"About the end of March 1881, after recovering from severe illness, while I was yet confined to my bed, I had the following experience. I was staying at the time at 172 Benefit Street, Providence, R.I.
"I had been asleep and suddenly became, as it were, half awake, being conscious of some of the objects in the room. I then heard a voice as if from the room adjoining, and made an effort to see the speaker, but I found myself unable to move. Then appeared, as though in a mist, an ordinary sofa, and behind it the vague outline of a woman's figure. I did not recognise the figure, but I recognised the voice which I heard; it was the voice of my hostess, Mrs. B., who was at that time not in the house. She was saying, 'I am ill and all worn out. Mrs. Z. has been so nervous, and in such a peculiar mental state, that it has quite affected my health' (or words to that effect), 'but I wouldn't for the world have her know it.' I then made a stronger effort to distinguish the figure, and woke completely to find myself in my room with my nurse. I inquired of the nurse who was in the other room, which was used as a sleeping-room by my child and her nurse. She said that no one was there; but I was so convinced that the voice had come from there that I insisted upon her going and looking. She went, but found no one there, and the door into the hall was latched. I then looked at the clock, which was opposite my bed. It was about 5 P.M. In the evening, about 8 P.M., Mrs. B. came up to see me, and I asked her where she had been that afternoon at 5 o'clock. She said that she had been at Mrs. G.'s (about two miles off). I said, 'You were talking about me.' She said, 'Yes, I was,' looking very much surprised. I repeated to her what I had seemed to hear her say, word for word. She was much astonished, and was very curious as to what else I had heard or seen. I told her that it was all very vague, except the appearance of the sofa, which I described in detail as being covered with a peculiar striped linen cloth, green stripes about two inches wide, alternating with pale-drab stripes, somewhat wider, which appeared to be the natural colour of the unbleached linen. She said that she had spoken the words which I had heard, and that she was at the time reclining on a sofa, but she said that the sofa was covered with green velvet.

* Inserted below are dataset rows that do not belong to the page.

<file path="src/rtl/lin_irq_vector.sv">
module lin_irq_vector #(
  parameter int IDLE_BITS = 23
) (
  input  logic        clk,
  input  logic        rst_n,
  input  logic [15:0] ev_pulse,
  input  logic        bus_valid,
  input  logic        vec_rd,
  input  logic        d0_rd,
  input  logic        irq_en,
  output logic [7:0]  vec,
  output logic        irq
);
  localparam logic [15:0]        SRC_MASK = 16'hBEFC;
  localparam logic [IDLE_BITS:0] LIMIT    = {1'b1, {IDLE_BITS{1'b0}}};

  logic [15:0]        flags;
  logic [3:0]         top;
  logic [IDLE_BITS:0] cnt;
  logic               idle_done;
  logic               d0_seen;

  always_comb begin
    top = 4'd0;
    for (int i = 1; i < 16; i++)
      if (flags[i]) top = 4'(i);
  end

  assign vec = {2'b00, top, 2'b00};

  wire        rx_top    = (top == 4'd4) || (top == 4'd5);
  wire        clr_ok    = vec_rd && (top != 4'd0) && (!rx_top || d0_seen);
  wire [15:0] clr       = clr_ok ? (16'd1 << top) : 16'd0;
  wire        idle_fire = !idle_done && (cnt == LIMIT);
  wire [15:0] set       = (ev_pulse & SRC_MASK) | {14'd0, idle_fire, 1'b0};
  wire        rx_set    = |set[5:4];

  always_ff @(posedge clk) begin
    if (!rst_n) begin
      flags   <= '0;
      irq     <= 1'b0;
      d0_seen <= 1'b0;
    end else begin
      flags <= (flags & ~clr) | set;
      irq   <= irq_en && (top != 4'd0);
      if (rx_set)                d0_seen <= 1'b0;
      else if (d0_rd)            d0_seen <= 1'b1;
      else if (clr_ok && rx_top) d0_seen <= 1'b0;
    end
  end

  always_ff @(posedge clk) begin
    if (!rst_n || bus_valid) begin
      cnt       <= '0;
      idle_done <= 1'b0;
    end else if (idle_fire) begin
      idle_done <= 1'b1;
    end else if (!idle_done) begin
      cnt <= cnt + 1'b1;
    end
  end
endmodule


</file>
<file path="config.mk">
export PLATFORM = sky130hd
export DESIGN_NAME = lin_irq_vector
export DESIGN_NICKNAME = d
export VERILOG_FILES = /design/src/rtl/lin_irq_vector.sv
export SDC_FILE = /design/constraint.sdc
export NUM_CORES = 1
export LEC_CHECK = 0
export BUFFER_PORTS_ARGS = -buffer_cell sky130_fd_sc_hd__buf_2
export CORE_ASPECT_RATIO = 0.75
export CORE_MARGIN = 8
export CORE_UTILIZATION = 50
export CTS_BUF_LIST = sky130_fd_sc_hd__clkbuf_4 sky130_fd_sc_hd__clkbuf_8
export CTS_CLUSTER_DIAMETER = 80
export CTS_CLUSTER_SIZE = 30
export DETAILED_ROUTE_END_ITERATION = 10
export PLACE_DENSITY = 0.7
export SYNTH_ARGS = -nofsm -noshare
export SYNTH_HDL_FRONTEND = slang
export SYNTH_SLANG_ARGS = --single-unit
export TNS_END_PERCENT = 5
</file>
<file path="constraint.sdc">
create_clock -name clk -period 2.4 [get_ports clk]
set_input_delay 0.24 -clock clk [delete_from_list [all_inputs] [get_ports clk]]
set_output_delay 0.24 -clock clk [all_outputs]
set_load 0.01 [all_outputs]
</file>
# [After elaboration in Yosys (flattened, before gate mapping)]
# Index checks and enable logic that the tools add are counted.
[word_totals] in_bits=22 output_inout_bits=9 word_cells=50 regBits=43
[classes] addsub=1 n_mux=18 n_eq_ne=3 bitwise=7 n_shift=1 n_reduce_logical=15
[op_table] op="$mux 4" count=13
[op_table] op="$add 24x1->24 const B" count=1
[op_table] op="$eq 24x24->1 const B" count=1
[op_table] op="$and 16x16->16" count=1
[op_table] op="$mux 16" count=1
[op_table] op="$not 16->16" count=1
[op_table] op="$or 16x16->16" count=1
[op_table] op="$or 16x2->16" count=1
[op_table] op="$shl 1x4->16 const A" count=1
[op_table] op="$eq 4x3->1 const B" count=2
[op_table] op="$logic_and 1x1->1" count=5
[op_table] op="$reduce_bool 4->1" count=1
[op_table] op="$logic_not 1->1" count=3
[op_table] op="$logic_or 1x1->1" count=3
[op_table] op="$mux 1" count=3
[op_table] op="$not 1->1" count=3
[op_table] op="$reduce_or 3->1" count=1
[op_table] op="$mux 2" count=1
[op_table] op="$reduce_and 2->1" count=1
[op_table] op="$reduce_bool 2->1" count=1

# [Logic depth before layout (Yosys ltp)]
# Gate-level depths: netlist of run 1.
[logic_depth] word_depth=24 mapped_depth=8 mapped_depth_nobuf=7

# [Least setup slack after synthesis of run 1]
# OpenSTA, ideal clock, no wires.
[synth_timing] path_kind="register -> register" from="register cnt[0]" to="register cnt[12]" required_time_ns=2.329 setup_ns=0.071 arrival_time_ns=1.686 synth_period_minus_slack_ns=1.756 path_stages_with_launch=9 setup_slack_ns=0.644 path_buffers=1 path_cell_list="dfxtp_1 -> inv_1 -> ha_1 -> nor4b_1 -> nand4_2 -> o21ai_2 -> buf_6 -> or4_1 -> a21oi_1"
[synth_via] elab_chain_cells=4 elab_cells_between_ends=5 cone_classes="add/sub: 1; eq/ne: 1; bitwise: 1; reduce/logical: 2"
[synth_rtl] item="start: declaration" line="19" source="logic [IDLE_BITS:0] cnt;"
[synth_rtl] item="start signal: assignment" line="59" source="cnt <= cnt + 1'b1;"
[synth_rtl] item="branches (longest 4 deep; another with $add 24x1->24)"
# Several ways; the timed one is not identified.
# A chain may end at the register's enable or synchronous reset.

# [Worst setup path in the final report of run 1]
[layout_timing] from="register flags[11]" to="output vec[2]"
[layout_via] elab_chain_cells=5
[layout_rtl] item="start: declaration" line="17" source="logic [15:0] flags;"
[layout_rtl] item="start signal: assignment" line="44" source="flags <= (flags & ~clr) | set;"
[layout_rtl] item="$mux 4 (5 in series)" line="26" source="if (flags[i]) top = 4'(i);"
[layout_rtl] item="end: declaration" line="11" source="output logic [7:0] vec,"
# Every way passes these cells.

"Next day Mrs. G. paid me a visit, and after hearing my story she exclaimed, 'You're right. The sofa had at the time the covering which you describe; it had just been put on. There is green velvet under the covering. I suppose Mrs. B. didn't notice the cover.'"
Mrs. B. writes:—
"In the year 1881, while living in Providence, on Benefit Street, No. 272, Mrs. Z. was with me, and during the winter of 1880 and the spring of 1881 she was in a peculiar mental state, and on two occasions read my thoughts and heard my voice. I remember distinctly on one occasion, when I returned from a visit to a friend, Mrs. Z. repeated the conversation that had passed between my friend and myself, and spoke of my lying on a lounge that had a striped covering. I said, 'No, it was a green plush,' but found afterwards she was right, as the summer covering had been put on.
"ELIZABETH L. B.
"BROOKLYN, N.Y., June 1887."
Mrs. G. writes from Providence, July 12th, 1887:—
"When I received your note I could not at all recall the circumstances of the vision you referred to, but afterwards Mrs. B. refreshed my memory upon the subject, and I distinctly recalled it. It was as Mrs. Z. related it to you. At the time it occurred, I remember, I thought it quite marvellous.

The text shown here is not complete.